Inflammation: A pain in the butt
When it comes to aches and pains, a stocked medicine cabinet and freezer full of frozen peas will only get you so far. See, most discomfort comes from chronic, rather than acute, inflammation. And chronic inflammation—which is basically your immune system running amok and attacking things it shouldn’t—can cause more than the a case of the ouchies.
It can also speed up aging and spur weight gain, heart disease, and even cancer, says Caroline Cederquist, M.D., medical director of bistroMD. So what’s an inflamed girl to do? Cederquist shares 11 easy ways to help kick chronic inflammation to the curb.

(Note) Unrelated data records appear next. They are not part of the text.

<file path="config.mk">
export PLATFORM = sky130hd
export DESIGN_NAME = mips_debug_ctrl
export DESIGN_NICKNAME = d
export VERILOG_FILES = /design/src/rtl/mips_debug_ctrl.sv
export SDC_FILE = /design/constraint.sdc
export NUM_CORES = 1
export LEC_CHECK = 0
export ABC_CLOCK_PERIOD_IN_PS = 6240
export BUFFER_PORTS_ARGS = -buffer_cell sky130_fd_sc_hd__buf_2
export CORE_MARGIN = 10
export CORE_UTILIZATION = 25
export DETAILED_ROUTE_END_ITERATION = 7
export SLEW_MARGIN = 20
export SYNTH_ARGS = -nofsm -noshare
export SYNTH_HDL_FRONTEND = slang
export SYNTH_SLANG_ARGS = --single-unit
</file>
<file path="constraint.sdc">
create_clock -name clk -period 6.24 [get_ports clk]
set_input_delay 0.624 -clock clk [delete_from_list [all_inputs] [get_ports clk]]
set_output_delay 0.624 -clock clk [all_outputs]
set_load 0.02 [all_outputs]
</file>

1. Get your carbs from fruits and vegetables
If you’re like most people, you get the bulk of your carbs from processed starches and sugars. Big mistake—they can contribute to metabolic dysfunctions, which often go hand-in-hand with inflammation.

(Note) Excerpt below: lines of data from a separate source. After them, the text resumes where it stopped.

==> config.mk <==
export PLATFORM = sky130hd
export DESIGN_NAME = adder_operand_sequencer_flat
export DESIGN_NICKNAME = d
export VERILOG_FILES = /design/src/rtl/adder_operand_sequencer_if.sv /design/src/rtl/adder_operand_sequencer.sv /design/src/flat_wrapper.sv
export SDC_FILE = /design/constraint.sdc
export NUM_CORES = 1
export LEC_CHECK = 0
export CAP_MARGIN = 40
export CORE_ASPECT_RATIO = 0.7
export CORE_MARGIN = 4
export CORE_UTILIZATION = 48
export CTS_BUF_LIST = sky130_fd_sc_hd__clkbuf_8 sky130_fd_sc_hd__clkbuf_16
export DETAILED_ROUTE_END_ITERATION = 16
export GPL_TIMING_DRIVEN = 0
export PLACE_DENSITY = 0.86
export SLEW_MARGIN = 25
export SYNTH_ARGS = -nofsm -noshare
export SYNTH_HDL_FRONTEND = slang
export SYNTH_SLANG_ARGS = --single-unit
==> constraint.sdc <==
create_clock -name clk -period 2.4 [get_ports clk]
set_clock_uncertainty 0.1 [all_clocks]
set_input_delay 0.24 -clock clk [delete_from_list [all_inputs] [get_ports clk]]
set_output_delay 0.24 -clock clk [all_outputs]
set_load 0.05 [all_outputs]
==> src/rtl/adder_operand_sequencer_if.sv <==
// Operand stream, adder drive/return and result stream of the adder operand sequencer.
interface adder_operand_sequencer_if #(
  parameter int unsigned WIDTH = 4
) ();
  logic [WIDTH-1:0] in_data;
  logic             in_valid;
  logic             in_ready;
  logic             accum;
  logic [WIDTH-1:0] add_a;
  logic [WIDTH-1:0] add_b;
  logic             add_cin;
  logic [WIDTH-1:0] add_s;
  logic [WIDTH-1:0] add_cout;
  logic [WIDTH-1:0] res_sum;
  logic             res_carry;
  logic             res_ovf;
  logic             res_valid;
  logic             res_ready;

  // Sequencer side
  modport master (
    input  in_data, in_valid, accum, add_s, add_cout, res_ready,
    output in_ready, add_a, add_b, add_cin, res_sum, res_carry, res_ovf, res_valid
  );

  // Producer / adder / consumer side
  modport slave (
    output in_data, in_valid, accum, add_s, add_cout, res_ready,
    input  in_ready, add_a, add_b, add_cin, res_sum, res_carry, res_ovf, res_valid
  );
endinterface

==> src/rtl/adder_operand_sequencer.sv <==
// Pairs streamed operands into A/B for an external ripple-carry adder, waits a
// programmable settle time, then captures sum/carry/overflow onto a result stream.
// Accumulate mode feeds the previous sum and carry back in as A and carry-in.
module adder_operand_sequencer #(
  parameter int unsigned WIDTH  = 4,
  parameter int unsigned SETTLE = 1
) (
  input logic                       clk,
  input logic                       reset,
  adder_operand_sequencer_if.master bus
);
  localparam int unsigned CNT_W = 4;
  localparam logic [CNT_W-1:0] CNT_LOAD = CNT_W'(SETTLE - 1);

  typedef enum logic [1:0] {
    S_IDLE   = 2'd0,
    S_WAIT_B = 2'd1,
    S_SETTLE = 2'd2,
    S_DONE   = 2'd3
  } state_t;

  state_t             state;
  logic [CNT_W-1:0]   cnt;
  logic [WIDTH-1:0]   add_a_q;
  logic [WIDTH-1:0]   add_b_q;
  logic               add_cin_q;
  logic [WIDTH-1:0]   res_sum_q;
  logic               res_carry_q;
  logic               res_ovf_q;
  logic               res_valid_q;
  logic               in_ready_q;
  logic               have_prev;
  logic [WIDTH-1:0]   prev_sum;
  logic               prev_carry;

  // Only the top two carry bits matter; the rest of the vector is intentionally unused.
  logic unused_cout;
  assign unused_cout = ^bus.add_cout;

  // Operand pairing, settle countdown, result capture and accumulate bookkeeping.
  always_ff @(posedge clk or posedge reset) begin
    if (reset) begin
      state       <= S_IDLE;
      cnt         <= '0;
      add_a_q     <= '0;
      add_b_q     <= '0;
      add_cin_q   <= 1'b0;
      res_sum_q   <= '0;
      res_carry_q <= 1'b0;
      res_ovf_q   <= 1'b0;
      res_valid_q <= 1'b0;
      in_ready_q  <= 1'b1;
      have_prev   <= 1'b0;
      prev_sum    <= '0;
      prev_carry  <= 1'b0;
    end else begin
      case (state)
        S_IDLE: begin
          if (bus.in_valid) begin
            if (bus.accum && have_prev) begin
              add_a_q    <= prev_sum;
              add_b_q    <= bus.in_data;
              add_cin_q  <= prev_carry;
              cnt        <= CNT_LOAD;
              in_ready_q <= 1'b0;
              state      <= S_SETTLE;
            end else begin
              add_a_q   <= bus.in_data;
              add_cin_q <= 1'b0;
              state     <= S_WAIT_B;
            end
          end
        end
        S_WAIT_B: begin
          if (bus.in_valid) begin
            add_b_q    <= bus.in_data;
            cnt        <= CNT_LOAD;
            in_ready_q <= 1'b0;
            state      <= S_SETTLE;
          end
        end
        S_SETTLE: begin
          if (cnt != '0) begin
            cnt <= cnt - CNT_W'(1);
          end else begin
            res_sum_q   <= bus.add_s;
            res_carry_q <= bus.add_cout[WIDTH-1];
            res_ovf_q   <= bus.add_cout[WIDTH-1] ^ bus.add_cout[WIDTH-2];
            res_valid_q <= 1'b1;
            state       <= S_DONE;
          end
        end
        S_DONE: begin
          if (bus.res_ready) begin
            prev_sum    <= res_sum_q;
            prev_carry  <= res_carry_q;
            have_prev   <= 1'b1;
            res_valid_q <= 1'b0;
            in_ready_q  <= 1'b1;
            state       <= S_IDLE;
          end
        end
        default: begin
          state <= S_IDLE;
        end
      endcase
    end
  end

  // Registered values onto the bus.
  assign bus.in_ready  = in_ready_q;
  assign bus.add_a     = add_a_q;
  assign bus.add_b     = add_b_q;
  assign bus.add_cin   = add_cin_q;
  assign bus.res_sum   = res_sum_q;
  assign bus.res_carry = res_carry_q;
  assign bus.res_ovf   = res_ovf_q;
  assign bus.res_valid = res_valid_q;
endmodule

Instead, focus on getting your carbs from vegetables, legumes, fruits, and whole grains. Beside being filled with blood sugar-regulating fiber, they’re some of the best antioxidant sources around.
2. Skip the sugar.
“Sugar wears down your adrenal glands, or stress regulators, and thus your ability to cope with stress over time.. Why does this matter? ”

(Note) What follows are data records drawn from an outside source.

==> src/rtl/ram_port_arbiter.sv <==
// Round-robin arbiter sharing one async-read single-port RAM between fetch and data ports.
// Latency: loads and fetches return one cycle after grant; partial stores complete two cycles after grant.
// Backpressure: a requester holds req until gnt; nothing is granted during the read-modify-write cycle.
module ram_port_arbiter #(
  parameter int ADDR_WIDTH = 15,
  parameter int DATA_WIDTH = 32,
  parameter int STRB_W     = DATA_WIDTH / 8
) (
  input  logic                  clk,
  input  logic                  reset,
  input  logic                  i_req,
  input  logic [ADDR_WIDTH-1:0] i_addr,
  output logic                  i_gnt,
  output logic                  i_rvalid,
  output logic [DATA_WIDTH-1:0] i_rdata,
  input  logic                  d_req,
  input  logic                  d_we,
  input  logic [STRB_W-1:0]     d_wstrb,
  input  logic [ADDR_WIDTH-1:0] d_addr,
  input  logic [DATA_WIDTH-1:0] d_wdata,
  output logic                  d_gnt,
  output logic                  d_rvalid,
  output logic [DATA_WIDTH-1:0] d_rdata,
  output logic [ADDR_WIDTH-1:0] ram_a,
  output logic                  ram_we,
  output logic [DATA_WIDTH-1:0] ram_d,
  input  logic [DATA_WIDTH-1:0] ram_spo
);

  typedef enum logic {IDLE = 1'b0, RMW_WR = 1'b1} state_t;
  typedef enum logic {PRIO_D = 1'b0, PRIO_I = 1'b1} prio_t;

  state_t                r_state;
  prio_t                 r_prio;
  logic                  r_i_rvalid;
  logic                  r_d_rvalid;
  logic [DATA_WIDTH-1:0] r_i_rdata;
  logic [DATA_WIDTH-1:0] r_d_rdata;
  logic [ADDR_WIDTH-1:0] r_rmw_addr;
  logic [DATA_WIDTH-1:0] r_rmw_data;

  logic                  w_arb_en;
  logic                  w_i_gnt;
  logic                  w_d_gnt;
  logic                  w_strb_full;
  logic                  w_strb_zero;
  logic                  w_partial;
  logic [DATA_WIDTH-1:0] w_mask;
  logic [DATA_WIDTH-1:0] w_merged;

  // Grants depend only on req, state and prio; the RMW write cycle and reset block both ports.
  always_comb begin
    w_arb_en    = (r_state == IDLE) && !reset;
    w_i_gnt     = w_arb_en && i_req && (!d_req || (r_prio == PRIO_I));
    w_d_gnt     = w_arb_en && d_req && (!i_req || (r_prio == PRIO_D));
    w_strb_full = &d_wstrb;
    w_strb_zero = ~|d_wstrb;
    w_partial   = !w_strb_full && !w_strb_zero;
  end

  // Expand byte strobes to a bit mask and merge new bytes over the current RAM word.
  always_comb begin
    w_mask = '0;
    for (int k = 0; k < STRB_W; k++) begin
      w_mask[8*k +: 8] = {8{d_wstrb[k]}};
    end
    w_merged = (ram_spo & ~w_mask) | (d_wdata & w_mask);
  end

  // RAM port steering: saved address/merged word in RMW_WR, otherwise the granted (or fetch) address.
  always_comb begin
    if (r_state == RMW_WR) begin
      ram_a = r_rmw_addr;
      ram_d = r_rmw_data;
    end else begin
      ram_a = w_d_gnt ? d_addr : i_addr;
      ram_d = d_wdata;
    end
    ram_we = !reset && ((r_state == RMW_WR) || (w_d_gnt && d_we && w_strb_full));
  end

  // Arbiter FSM: priority rotation, read data capture, response pulses and RMW sequencing.
  always_ff @(posedge clk) begin
    if (reset) begin
      r_state    <= IDLE;
      r_prio     <= PRIO_D;
      r_i_rvalid <= 1'b0;
      r_d_rvalid <= 1'b0;
      r_i_rdata  <= '0;
      r_d_rdata  <= '0;
      r_rmw_addr <= '0;
      r_rmw_data <= '0;
    end else begin
      r_i_rvalid <= w_i_gnt;
      r_d_rvalid <= 1'b0;
      if (w_i_gnt) begin
        r_i_rdata <= ram_spo;
      end
      case (r_state)
        IDLE: begin
          if (w_i_gnt) begin
            r_prio <= PRIO_D;
          end
          if (w_d_gnt) begin
            r_prio <= PRIO_I;
            if (!d_we) begin
              r_d_rdata  <= ram_spo;
              r_d_rvalid <= 1'b1;
            end else if (w_partial) begin
              r_rmw_addr <= d_addr;
              r_rmw_data <= w_merged;
              r_state    <= RMW_WR;
            end else begin
              r_d_rvalid <= 1'b1;
            end
          end
        end
        RMW_WR: begin
          r_d_rvalid <= 1'b1;
          r_state    <= IDLE;
        end
        default: r_state <= IDLE;
      endcase
    end
  end

  assign i_gnt    = w_i_gnt;
  assign d_gnt    = w_d_gnt;
  assign i_rvalid = r_i_rvalid;
  assign i_rdata  = r_i_rdata;
  assign d_rvalid = r_d_rvalid;
  assign d_rdata  = r_d_rdata;

endmodule

==> config.mk <==
export PLATFORM = sky130hd
export DESIGN_NAME = ram_port_arbiter
export DESIGN_NICKNAME = d
export VERILOG_FILES = /design/src/rtl/ram_port_arbiter.sv
export SDC_FILE = /design/constraint.sdc
export NUM_CORES = 1
export LEC_CHECK = 0
export ABC_AREA = 1
export ABC_CLOCK_PERIOD_IN_PS = 1700
export CORE_AREA = 3 3 118 120
export DETAILED_ROUTE_END_ITERATION = 7
export DIE_AREA = 0 0 121 123
export PLACE_DENSITY = 0.82
export SYNTH_ARGS = -nofsm -noshare
export SYNTH_HDL_FRONTEND = slang
export SYNTH_SLANG_ARGS = --single-unit
export TNS_END_PERCENT = 1
==> constraint.sdc <==
create_clock -name clk -period 1.7 [get_ports clk]
set_clock_uncertainty 0.2 [all_clocks]
set_input_delay 0.255 -clock clk [delete_from_list [all_inputs] [get_ports clk]]
set_output_delay 0.255 -clock clk [all_outputs]
set_load 0.01 [all_outputs]
==> results of run 1 <==
-- synth_stat cells, types with 6 or more instances --
| cell type | instances |
|---|---|
| a21oi_1 | 66 |
| buf_6 | 6 |
| nand4_1 | 47 |
| buf_4 | 10 |
| o21ai_0 | 32 |
| nor2_1 | 162 |
| clkbuf_1 | 23 |
| nand2_1 | 262 |
| buf_1 | 7 |
| o211ai_1 | 15 |
| inv_1 | 85 |
| buf_2 | 20 |
| dfxtp_1 | 115 |
| nand3_1 | 17 |
-- state kept, by name (all words and copies together), names as in the netlist --
name,count
i_rdata,32
d_rdata,32
i_rvalid,1
r_prio,1
r_rmw_data,32
d_rvalid,1
r_state,1
r_rmw_addr,15
-- routing by layer --
layer / routed length (µm) / global-route usage [%]
met5: 0 / 0
met4: 554 / 11.2
met3: 1510 / 6.77
met2: 9140 / 43.1
met1: 8020 / 31.5
-- final cells by class --
class	count	area [µm²]
clock buffer	26	489
clock inverter	5	75.1
timing repair buffer	287	2720
multi-input combinational	609	2680
sequential	115	2310
tap	176	220
fill	1097	4260
inverter	88	334
-- logic make-up after synthesis --
group           Yosys count  synth area share [%]
simple gates            495                  36.1
compound gates          114                  10.8
buf+inv                 154                  12.2
flops                   115                  40.9
-- power breakdown --
group,internal [mW],switching [mW]
Sequential,2.84,0.0691
Clock,2.25,1.18
Combinational,0.716,0.745
Total,5.81,2.00
-- repair_timing --
| action | in CTS | in global routing |
|---|---|---|
| resized for setup | 245 | 44 |
| endpoints found under the setup margin | 217 | 161 |
| buffers inserted | 1 | 0 |
| hold buffers | 0 | 0 |
| pin swaps | 0 | 2 |
-- tightest hold or removal path, stage by stage --
cell	delay (ns)
buf_2	0.17
buf_4	0.14
a21oi_1	0.03
-- worst paths after layout --
kind	cells past startpoint	endpoint	from	slack [ns]
worst max-delay path	5	ram_a[7]	r_state	-0.28
worst min-delay path	3	d_rdata[29]	reset	0.04
worst max register to register	10	d_rdata[27]	r_state	-0.11
worst min register to register	2	d_rdata[31]	d_rdata[31]	0.26
==> results.yml, run 1 <==
run_status:
  status: "finished with violations"
  violations: "negative setup slack"
drt:
  wl_per_cell_um: 14.7
  ant_nets: 0
  wl_mm: 19.2
  vias_per_cell: 4.91
  dr_total_vias: 6414
  drc_errors: 0
  drtIter0Drc: 450
  dr.pass1.iters: 8
setup_path:
  critPathMaxFanout: 19
  cp_cell_sequence: "nor2_4 > nand3_2 > buf_12 > o211ai_1 > buf_2"
  end_kind: "output port"
  cp_top_family: "flip-flops"
  slowest_delay_ns: 0.37
  worstPathRequired_ns: 1.24
  cp_slowest_cell: "dfxtp_4"
  setup.worst_path.class: "reg2out"
  crit_buf_inv: 2
  critPathLaunchType: "flop"
  cp.arrival_ns: 1.52
floorplanning:
  io-pin-count: 219
  core-area_um2: 13100
  die_x_um: 121
  start_util_pct: 43.0
  die-area_um2: 14900
  rows: 42
  die_h_um: 123
global_routing:
  grt.total_usage_pct: 25.8
  grt_max_degree: 80
  antenna_found_initial: 0
  grt_overflow: 0
  grt_pass1_wl_mm: 30.5
  first_global_vias: 6083
clock_network:
  clock_sinks: 115
  cts_root_buffer: "clkbuf_16"
  clk_pin_slew_worst_paths_ns: 0.05
  cts_tree: "yes"
  numCtsBuffers: 17
  insertion_delay_ns: 0.41
  cts_buffer_depth: 2
  cts.htree.levels: 4
yosys:
  async_flop_share_pct: 0
  synthFlopType: "dfxtp_1"
  synth.avg_cell_area_um2: 6.41
  synth_cell_types: 21
  synth-edff-count: 0
  yosys-top-cells-area: "dfxtp_1 41%, nand2_1 17%, nor2_1 11%"
  ys_seq_area_share_pct: 40.9
  syn-num-nets: 981
  postSynthCellCount: 878
  yosysTopAreaCell: "dfxtp_1"
  syn_area_um2: 5630
  synth_top_area_share_pct: 40.9
  ys_ff_latch: 115
  ys_warn_count: 0
timing:
  rsz0062_at_grt: "true"
  period_needed_ns: 1.98
  finalHoldViolCount: 0
  setup_violations: 91
  fmax_mhz: 506
  finalCritPeriodShare_pct: 116
  final.setup.tns_ns: -11.34
  setup_ws_ns: -0.276
  final-max-slew-violation-count: 0
  maxSlewHeadroom_pct: 46.4
  worstMarginPinSlew_ns: 0.804
  whs_ns: 0.0364
hold_path:
  hold_class: "in2reg"
placement:
  dp_hpwl_mm: 13.2
  place_inst: 1274
  port_buffers: 218
  place_congestion: 0.779
  dp_worst_setup_slack_ns: -0.616
  placed_area_um2: 8330
final_layout:
  final_cell_mix: "260 x nand2_1, 161 x nor2_1, 114 x dfxtp_1"
  nets: 1221
  area_delta_synth_final_pct: 56.7
  final_area_um2: 8820
  final_util_pct: 67.4
  layout_commonest_cell: "nand2_1"
  diodes: 0
  final_cell_count_no_fill: 1306
  drive_above_1_share_pct: 14.4
power_and_ir_drop:
  ir_drop_v: 0.000647
  totalPowerFinal_mw: 7.81
  powerDensity_nw_per_um2: 885
  leakage_nw: 4.41
flow_run:
  max_cap_violations: 0
Power figures use the tool's default switching activity.
==> run 2: changes to the inputs <==
- SLEW_MARGIN: default -> 5
==> results of run 2 <==
No change in the layout: final DEF, timing and power equal those of run 1.
==> run 3: changes to the inputs <==
- HOLD_SLACK_MARGIN: default -> 0.08
- RECOVER_POWER: default -> 100
==> run 3 against run 2 <==
Effect of this change:
- the flow still finishes with violations (negative setup slack)
- maximum frequency about the same
- critical path depth unchanged
- clock-buffer cell count unchanged
- highest routed layer unchanged
- critical endpoint unchanged
- flip-flop and latch count unchanged
- worst setup slack got worse by 0.0012 ns
- utilization decreased by 0.096 points
- sequential power about the same
- clock power about the same
- via count decreased by 0.41%
- largest cell class unchanged
==> results.yml, run 3 (synthesis results as in run 1) <==
run_status:
  status: "finished with violations"
  violations: "negative setup slack"
placement:
  place_congestion: 0.779
  placed_area_um2: 8330
  port_buffers: 218
  dp_worst_setup_slack_ns: -0.616
  dp_hpwl_mm: 13.2
setup_path:
  reg2reg_depth: 8
  critPathMaxFanout: 19
  critPathLaunchType: "flop"
  slowest_delay_ns: 0.37
  cp.arrival_ns: 1.52
  cp_slowest_cell: "dfxtp_4"
  end_kind: "output port"
  cp_top_family: "flip-flops"
  crit_buf_inv: 2
  worstPathRequired_ns: 1.24
  cp_cell_sequence: "nor2_4 > nand3_2 > buf_12 > o211ai_1 > buf_2"
  setup.worst_path.class: "reg2out"
  r2r_start: "r_state"
  r2r_end: "i_rdata[19]"
  r2r_slack_ns: -0.17
clock_network:
  cts_root_buffer: "clkbuf_16"
  numCtsBuffers: 17
  cts.htree.levels: 4
  clock_sinks: 115
  insertion_delay_ns: 0.41
  clk_pin_slew_worst_paths_ns: 0.05
  cts_tree: "yes"
  cts_buffer_depth: 2
timing:
  maxSlewHeadroom_pct: 46.1
  finalCritPeriodShare_pct: 116
  final.setup.tns_ns: -13.97
  setup_ws_ns: -0.277
  worstMarginPinSlew_ns: 0.809
  rsz0062_at_grt: "true"
  final-max-slew-violation-count: 0
  fmax_mhz: 506
  period_needed_ns: 1.98
  finalHoldViolCount: 0
  setup_violations: 109
  whs_ns: 0.228
power_and_ir_drop:
  power_switching_mw: 2.00
  p_int_mw: 5.81
  seq_power_share_pct: 37.3
  comb_power_share_pct: 18.7
  leakage_nw: 4.41
  clkPwrFrac_pct: 44.1
  powerDensity_nw_per_um2: 886
  swShare_pct: 25.6
  ir_drop_v: 0.000648
hold_path:
  holdPathStages: 3
  min_from: "ram_spo[8]"
  hold_end: "d_rdata[8]"
  hold_class: "in2reg"
drt:
  dr.pass1.iters: 6
  drc_errors: 0
  dr_total_vias: 6388
  drtIter0Drc: 490
  ant_nets: 0
  wl_mm: 19.2
  vias_per_cell: 4.89
  wl_per_cell_um: 14.7
floorplanning:
  core-area_um2: 13100
  die_x_um: 121
  start_util_pct: 43.0
  io-pin-count: 219
  rows: 42
  die-area_um2: 14900
  die_h_um: 123
final_layout:
  layout_commonest_cell: "nand2_1"
  final_area_um2: 8810
  nets: 1222
  drive_above_1_share_pct: 14.2
  diodes: 0
  area_delta_synth_final_pct: 56.5
  nFillCells: 1100
  final_cell_mix: "260 x nand2_1, 161 x nor2_1, 114 x dfxtp_1"
global_routing:
  grt_overflow: 0
  grt.total_usage_pct: 25.9
  antenna_found_initial: 0
  first_global_vias: 6088
  grt_max_degree: 80
  grt_pass1_wl_mm: 30.5
flow_run:
  max_cap_violations: 0
[run 3: changes by cell type in the layout (fill, tap and decap cells not counted)]
cell and change:
buf_12 -2, buf_6 +2, dlygate4sd3_1 +1, inv_1 +1
inv_2 -1, nand3_1 +1, nand3_2 -1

“When we’re stressed, our body’s cortisol levels increase, and cortisol is one of the many hormones that helps regulate inflammation in the body,” says Dr. Cederquist.
3. Mind your meds.
“Aspirin is an anti-inflammatory and taking one daily can keep the blood’s platelets from clumping and clotting,” says Nick Kardaras, MD, the clinical director at The Dunes East Hampton in New York. (Check with your doctor before starting any medication, including taking a daily aspirin.)
And if you’ve already been prescribed a statin, there’s another benefit to these cholesterol-lowering meds: They may reduce inflammation, as well as your risk for cardiovascular disease, says Yasmine Subhi Ali, MD, an assistant clinical professor of medicine at Vanderbilt University School of Medicine.
4. Get some shut-eye.
A lack of sleep leads to everything from weight gain, cardiovascular disease and—yep—inflammation. Though still a growing field of research, says Dr. Nerurkar, “preliminary studies have shown an association between sleep deprivation and elevations in CRP.” Sleep better than ever with these 20 simple tips.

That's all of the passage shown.